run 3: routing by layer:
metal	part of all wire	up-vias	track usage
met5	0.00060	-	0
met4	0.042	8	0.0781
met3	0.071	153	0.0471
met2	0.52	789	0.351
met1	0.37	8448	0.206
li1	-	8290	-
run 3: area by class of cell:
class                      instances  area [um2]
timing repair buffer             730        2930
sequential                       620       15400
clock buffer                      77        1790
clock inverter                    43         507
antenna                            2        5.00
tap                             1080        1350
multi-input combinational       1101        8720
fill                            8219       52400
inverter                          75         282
This design comes from an exercise in tuning for small area, a short achievable clock period and few clock cycles on the open sky130 flow, not from production work.
In this exercise RTL edits were held to simulation tests only and were not proved equivalent to the original.

### design/flow/config.mk
export PLATFORM = sky130hd
export DESIGN_NAME = vm_core
export DESIGN_NICKNAME = vm_core
export VERILOG_FILES = /design/flow/design.v
export SDC_FILE = /design/flow/constraint.sdc
export NUM_CORES = 8
export LEC_CHECK = 0
export CAP_MARGIN = 20
export CORE_MARGIN = 2
export CORE_UTILIZATION = 30
export PLACE_DENSITY = 0.45
export SLEW_MARGIN = 20
### design/flow/design.v
module vm_muldiv (
    input  wire        clk,
    input  wire        rst,
    input  wire        start,
    input  wire [1:0]  op,
    input  wire [63:0] a,
    input  wire [63:0] b,
    output wire        done,
    output wire [63:0] result
);
    localparam [1:0] S_IDLE = 2'd0, S_PREP = 2'd1, S_ITER = 2'd2, S_FIN = 2'd3;
    reg  [1:0]  state;
    reg         is_mul, is_div;        
    reg         neg;                   
    reg  [63:0] R;                     
    reg  [63:0] D;                     
    reg  [63:0] Q;                     
    reg  [6:0]  cnt;                   
    function [6:0] lzc64;
        input [63:0] v;
        integer i;
        begin
            lzc64 = 7'd64;
            for (i = 0; i < 64; i = i + 1)
                if (v[i]) lzc64 = 7'd63 - i[6:0];
        end
    endfunction
    wire [63:0] abs_a = a[63] ? (64'd0 - a) : a;
    wire [63:0] abs_b = b[63] ? (64'd0 - b) : b;
    wire [6:0]  lza = lzc64(R);
    wire [6:0]  lzb = lzc64(D);
    wire [6:0]  sdiff = lzb - lza;      
    wire        fin = (state == S_FIN);
    wire [63:0] vres = (is_div) ? Q : R;
    wire [63:0] x1 = fin ? 64'd0 : R;
    wire [63:0] y1 = fin ? (neg ? ~vres : vres)
                         : (is_mul ? (Q[0] ? D : 64'd0) : ~D);
    wire        c1 = fin ? neg : !is_mul;
    wire [64:0] t1 = {1'b0, x1} + {1'b0, y1} + {64'd0, c1};
    wire        q1 = t1[64];
    wire [63:0] r1 = (is_mul || q1) ? t1[63:0] : R;
    wire [63:0] y2 = is_mul ? (Q[1] ? {D[62:0], 1'b0} : 64'd0) : ~{1'b0, D[63:1]};
    wire [64:0] t2 = {1'b0, r1} + {1'b0, y2} + {64'd0, !is_mul};
    wire        q2 = t2[64];
    wire [63:0] r2 = (is_mul || q2) ? t2[63:0] : r1;
    assign done   = fin;
    assign result = t1[63:0];
    always @(posedge clk) begin
        if (rst) begin
            state <= S_IDLE;
        end else begin
            case (state)
                S_IDLE: if (start) begin
                    is_mul <= (op == 2'd0);
                    is_div <= (op == 2'd1);
                    neg    <= (op == 2'd2) ? a[63] : (a[63] ^ b[63]);
                    R      <= abs_a;
                    D      <= abs_b;
                    state  <= S_PREP;
                end
                S_PREP: begin
                    if (is_mul) begin
                        if (lza >= lzb) begin
                            Q <= R;
                        end else begin
                            Q <= D;
                            D <= R;
                        end
                        R <= 64'd0;
                        state <= ((lza == 7'd64) || (lzb == 7'd64)) ? S_FIN : S_ITER;
                    end else begin
                        Q <= 64'd0;
                        if (lza > lzb) begin
                            state <= S_FIN;
                        end else begin
                            D   <= D << sdiff[5:0];
                            cnt <= sdiff + 7'd1;
                            state <= S_ITER;
                        end
                    end
                end
                S_ITER: begin
                    if (is_mul) begin
                        R <= r2;
                        D <= {D[61:0], 2'b00};
                        Q <= {2'b00, Q[63:2]};
                        if (Q[63:2] == 62'd0) state <= S_FIN;
                    end else if (cnt == 7'd1) begin
                        R <= r1;
                        Q <= {Q[62:0], q1};
                        state <= S_FIN;
                    end else begin
                        R <= r2;
                        Q <= {Q[61:0], q1, q2};
                        D <= {2'b00, D[63:2]};
                        cnt <= cnt - 7'd2;
                        if (cnt == 7'd2) state <= S_FIN;
                    end
                end
                default: state <= S_IDLE;    
            endcase
        end
    end
endmodule
module vm_fpu (
    input  wire        clk,
    input  wire        rst,
    input  wire        start,
    input  wire        op,
    input  wire [63:0] a,
    input  wire [63:0] b,
    output wire        done,
    output wire [63:0] result
);
    localparam [63:0] QNAN = 64'h7FF8000000000000;
    localparam [2:0] S_IDLE = 3'd0, S_ADD1 = 3'd1, S_ADD2 = 3'd2,
                     S_DSET = 3'd3, S_DIT = 3'd4, S_DFIN = 3'd5;
    function [63:0] round_pack;
        input        sign;
        input [13:0] exp;      
        input [55:0] sig;
        reg   [13:0] sh;
        reg   [55:0] s;
        reg          sticky;
        reg   [53:0] m;
        reg          up;
        reg   [62:0] bits;
        begin
            if (!exp[13] && exp >= 14'd2047) begin
                round_pack = {sign, 11'h7FF, 52'd0};
            end else begin
                if (exp[13] || exp == 14'd0) begin
                    sh = 14'd1 - exp;
                    if (sh > 14'd57) begin
                        s = 56'd0;
                        sticky = |sig;
                    end else begin
                        s = sig >> sh[5:0];
                        sticky = |(sig & ~({56{1'b1}} << sh[5:0]));
                    end
                    bits = 63'd0;
                end else begin
                    s = sig;
                    sticky = 1'b0;
                    bits = {exp[10:0] - 11'd1, 52'd0};
                end
                m  = {1'b0, s[55:3]};
                up = s[2] & (s[1] | s[0] | sticky | m[0]);
                m  = m + {53'd0, up};
                bits = bits + {9'd0, m};
                round_pack = {sign, bits};
            end
        end
    endfunction
    function [5:0] lzc64;
        input [63:0] v;
        reg   [63:0] x;
        begin
            x = v;
            lzc64 = 6'd0;
            if (x[63:32] == 32'd0) begin lzc64[5] = 1'b1; x = x << 32; end
            if (x[63:48] == 16'd0) begin lzc64[4] = 1'b1; x = x << 16; end
            if (x[63:56] == 8'd0)  begin lzc64[3] = 1'b1; x = x << 8;  end
            if (x[63:60] == 4'd0)  begin lzc64[2] = 1'b1; x = x << 4;  end
            if (x[63:62] == 2'd0)  begin lzc64[1] = 1'b1; x = x << 2;  end
            if (x[63] == 1'b0)     lzc64[0] = 1'b1;
        end
    endfunction
    reg  [2:0]  state;
    reg  [63:0] A, B;           
    reg  [53:0] D;              
    reg  [55:0] Q, QM;          
    reg  [13:0] E;              
    reg         sg;             
    reg         spec;           
    reg  [3:0]  cnt;
    wire        sx = A[63], sy = B[63];
    wire [10:0] ex = A[62:52], ey = B[62:52];
    wire        x_nan  = (ex == 11'h7FF) && (A[51:0] != 52'd0);
    wire        y_nan  = (ey == 11'h7FF) && (B[51:0] != 52'd0);
    wire        x_inf  = (ex == 11'h7FF) && (A[51:0] == 52'd0);
    wire        y_inf  = (ey == 11'h7FF) && (B[51:0] == 52'd0);
    wire        x_zero = (A[62:0] == 63'd0);
    wire        y_zero = (B[62:0] == 63'd0);
    reg  [63:0] add_spec;
    reg         add_is_spec;
    always @(*) begin
        add_is_spec = 1'b1;
        add_spec    = 64'd0;
        if (x_nan || y_nan || (x_inf && y_inf && (sx != sy))) add_spec = QNAN;
        else if (x_inf)              add_spec = A;
        else if (y_inf)              add_spec = B;
        else if (x_zero && y_zero)   add_spec = {sx & sy, 63'd0};
        else if (x_zero)             add_spec = B;
        else if (y_zero)             add_spec = A;
        else                         add_is_spec = 1'b0;
    end
    wire        x_ge  = (A[62:0] >= B[62:0]);
    wire [62:0] mag_big = x_ge ? A[62:0] : B[62:0];
    wire [62:0] mag_sml = x_ge ? B[62:0] : A[62:0];
    wire        sbig  = x_ge ? sx : sy;
    wire        ssml  = x_ge ? sy : sx;
    wire [10:0] eb = (mag_big[62:52] == 11'd0) ? 11'd1 : mag_big[62:52];
    wire [10:0] es = (mag_sml[62:52] == 11'd0) ? 11'd1 : mag_sml[62:52];
    wire [55:0] mb = {(mag_big[62:52] != 11'd0), mag_big[51:0], 3'b000};
    wire [55:0] ms = {(mag_sml[62:52] != 11'd0), mag_sml[51:0], 3'b000};
    wire [11:0] dexp = {1'b0, eb} - {1'b0, es};
    wire        d_big = (dexp > 12'd55);
    wire [55:0] ms_shr = ms >> dexp[5:0];
    wire        st_al = d_big ? (|ms) : (|(ms & ~({56{1'b1}} << dexp[5:0])));
    wire [55:0] ms_sh = {(d_big ? 55'd0 : ms_shr[55:1]), (d_big ? 1'b0 : ms_shr[0]) | st_al};
    wire [56:0] asum = (sbig == ssml) ? ({1'b0, mb} + {1'b0, ms_sh})
                                      : ({1'b0, mb} - {1'b0, ms_sh});
    wire [56:0] nsum  = A[56:0];
    wire [5:0]  nlz   = lzc64({nsum[55:0], 8'hFF});
    wire [55:0] nsig  = nsum[56] ? {nsum[56:2], nsum[1] | nsum[0]} : (nsum[55:0] << nlz);
    wire [13:0] nexp  = nsum[56] ? (E + 14'd1) : (E - {8'd0, nlz});
    wire        da_nan  = x_nan, db_nan = y_nan, da_inf = x_inf, db_inf = y_inf;
    wire        da_zero = x_zero;
    wire        d_sign  = sx ^ sy;
    reg  [63:0] div_spec;
    reg         div_is_spec;
    always @(*) begin
        div_is_spec = 1'b1;
        div_spec    = 64'd0;
        if (da_nan || db_nan || (da_inf && db_inf)) div_spec = QNAN;
        else if (da_inf)                           div_spec = {d_sign, 11'h7FF, 52'd0};
        else if (db_inf || da_zero)                div_spec = {d_sign, 63'd0};
        else                                       div_is_spec = 1'b0;
    end
    wire        a_sub = (ex == 11'd0);
    wire        b_sub = (ey == 11'd0);
    wire [52:0] nm_in  = a_sub ? {1'b0, A[51:0]} : {1'b0, B[51:0]};
    wire [5:0]  nm_lz  = lzc64({nm_in, 11'h7FF});
    wire [52:0] nm_out = nm_in << nm_lz;
    function [57+57+56+56-1:0] srt_step;
        input [56:0] s;
        input [56:0] c;
        input [55:0] q;
        input [55:0] qm;
        input [53:0] d;
        reg   [3:0]  y;
        reg   [56:0] s2, c2, yv;
        reg   [56:0] ns, nc;
        reg          qp, qn;
        begin
            y  = s[55:52] + c[55:52];
            qp = !y[3];                      
            qn = y[3] && (y != 4'b1111);     
            s2 = {s[55:0], 1'b0};
            c2 = {c[55:0], 1'b0};
            yv = qp ? ~{3'b000, d} : (qn ? {3'b000, d} : 57'd0);
            ns = s2 ^ c2 ^ yv;
            nc = (((s2 & c2) | (s2 & yv) | (c2 & yv)) << 1) | {56'd0, qp};
            srt_step = {ns, nc,
                        qn ? {qm[54:0], 1'b1} : {q[54:0], qp},
                        qp ? {q[54:0], 1'b0}  : {qm[54:0], !qn}};
        end
    endfunction
    wire [225:0] st1 = srt_step(A[56:0], B[56:0], Q, QM, D);
    wire [225:0] st2 = srt_step(st1[225:169], st1[168:112], st1[111:56], st1[55:0], D);
    wire [225:0] st3 = srt_step(st2[225:169], st2[168:112], st2[111:56], st2[55:0], D);
    wire [225:0] st4 = srt_step(st3[225:169], st3[168:112], st3[111:56], st3[55:0], D);
    wire [56:0] W     = A[56:0] + B[56:0];
    wire        wneg  = W[56];
    wire        wzero = (W == 57'd0);
    wire [56:0] Dx    = {3'b000, D};
    wire        wdzero = ((W ^ Dx) == {(W[55:0] | Dx[55:0]), 1'b0});    
    wire        dsticky = wneg ? !wdzero : !wzero;
    wire [55:0] Qf    = wneg ? QM : Q;
    wire [55:0] dsig  = Qf[55] ? {Qf[55:1], Qf[0] | dsticky} : {Qf[54:0], dsticky};
    wire [13:0] dexpv = Qf[55] ? E : (E - 14'd1);
    wire        rp_add = (state == S_ADD2);
    wire [63:0] rp = round_pack(sg, rp_add ? nexp : dexpv, rp_add ? nsig : dsig);
    wire        add_zero = (nsum == 57'd0);
    assign done = (state == S_ADD2) || (state == S_DFIN) ||
                  ((state == S_DSET) && div_is_spec);
    assign result = (state == S_DSET) ? div_spec :
                    (rp_add && spec) ? A :
                    (rp_add && add_zero) ? 64'd0 : rp;
    always @(posedge clk) begin
        if (rst) begin
            state <= S_IDLE;
        end else begin
            case (state)
                S_IDLE: if (start) begin
                    A <= a;
                    B <= b;
                    E <= 14'd0;
                    state <= op ? S_DSET : S_ADD1;
                end
                S_ADD1: begin
                    spec  <= add_is_spec;
                    A     <= add_is_spec ? add_spec : {7'd0, asum};
                    E     <= {3'd0, eb};
                    sg    <= sbig;
                    state <= S_ADD2;
                end
                S_DSET: begin
                    if (div_is_spec) begin
                        state <= S_IDLE;
                    end else if (a_sub || b_sub) begin
                        if (a_sub) begin
                            A[62:52] <= 11'd1;
                            A[51:0]  <= nm_out[51:0];
                            E <= E - {8'd0, nm_lz};
                        end else begin
                            B[62:52] <= 11'd1;
                            B[51:0]  <= nm_out[51:0];
                            E <= E + {8'd0, nm_lz};
                        end
                    end else begin
                        A  <= {11'd0, 1'b1, A[51:0]};    
                        B  <= 64'd0;
                        D  <= {1'b1, B[51:0], 1'b0};
                        Q  <= 56'd0;
                        QM <= {56{1'b1}};
                        E  <= E + {3'd0, ex} - {3'd0, ey} + 14'd1023;
                        sg <= d_sign;
                        cnt <= 4'd14;
                        state <= S_DIT;
                    end
                end
                S_DIT: begin
                    A[56:0] <= st4[225:169];
                    B[56:0] <= st4[168:112];
                    Q  <= st4[111:56];
                    QM <= st4[55:0];
                    cnt <= cnt - 4'd1;
                    if (cnt == 4'd1) state <= S_DFIN;
                end
                default: state <= S_IDLE;    
            endcase
        end
    end
endmodule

---*---

» What you need to do
Please transcribe exactly the lines above from the line that has "localparam [63:0] QNAN" up to and including the line that has "up = s[2] & (s[1]"; no other line belongs in the answer.

» Response area
    localparam [63:0] QNAN = 64'h7FF8000000000000;
    localparam [2:0] S_IDLE = 3'd0, S_ADD1 = 3'd1, S_ADD2 = 3'd2,
                     S_DSET = 3'd3, S_DIT = 3'd4, S_DFIN = 3'd5;
    function [63:0] round_pack;
        input        sign;
        input [13:0] exp;      
        input [55:0] sig;
        reg   [13:0] sh;
        reg   [55:0] s;
        reg          sticky;
        reg   [53:0] m;
        reg          up;
        reg   [62:0] bits;
        begin
            if (!exp[13] && exp >= 14'd2047) begin
                round_pack = {sign, 11'h7FF, 52'd0};
            end else begin
                if (exp[13] || exp == 14'd0) begin
                    sh = 14'd1 - exp;
                    if (sh > 14'd57) begin
                        s = 56'd0;
                        sticky = |sig;
                    end else begin
                        s = sig >> sh[5:0];
                        sticky = |(sig & ~({56{1'b1}} << sh[5:0]));
                    end
                    bits = 63'd0;
                end else begin
                    s = sig;
                    sticky = 1'b0;
                    bits = {exp[10:0] - 11'd1, 52'd0};
                end
                m  = {1'b0, s[55:3]};
                up = s[2] & (s[1] | s[0] | sticky | m[0]);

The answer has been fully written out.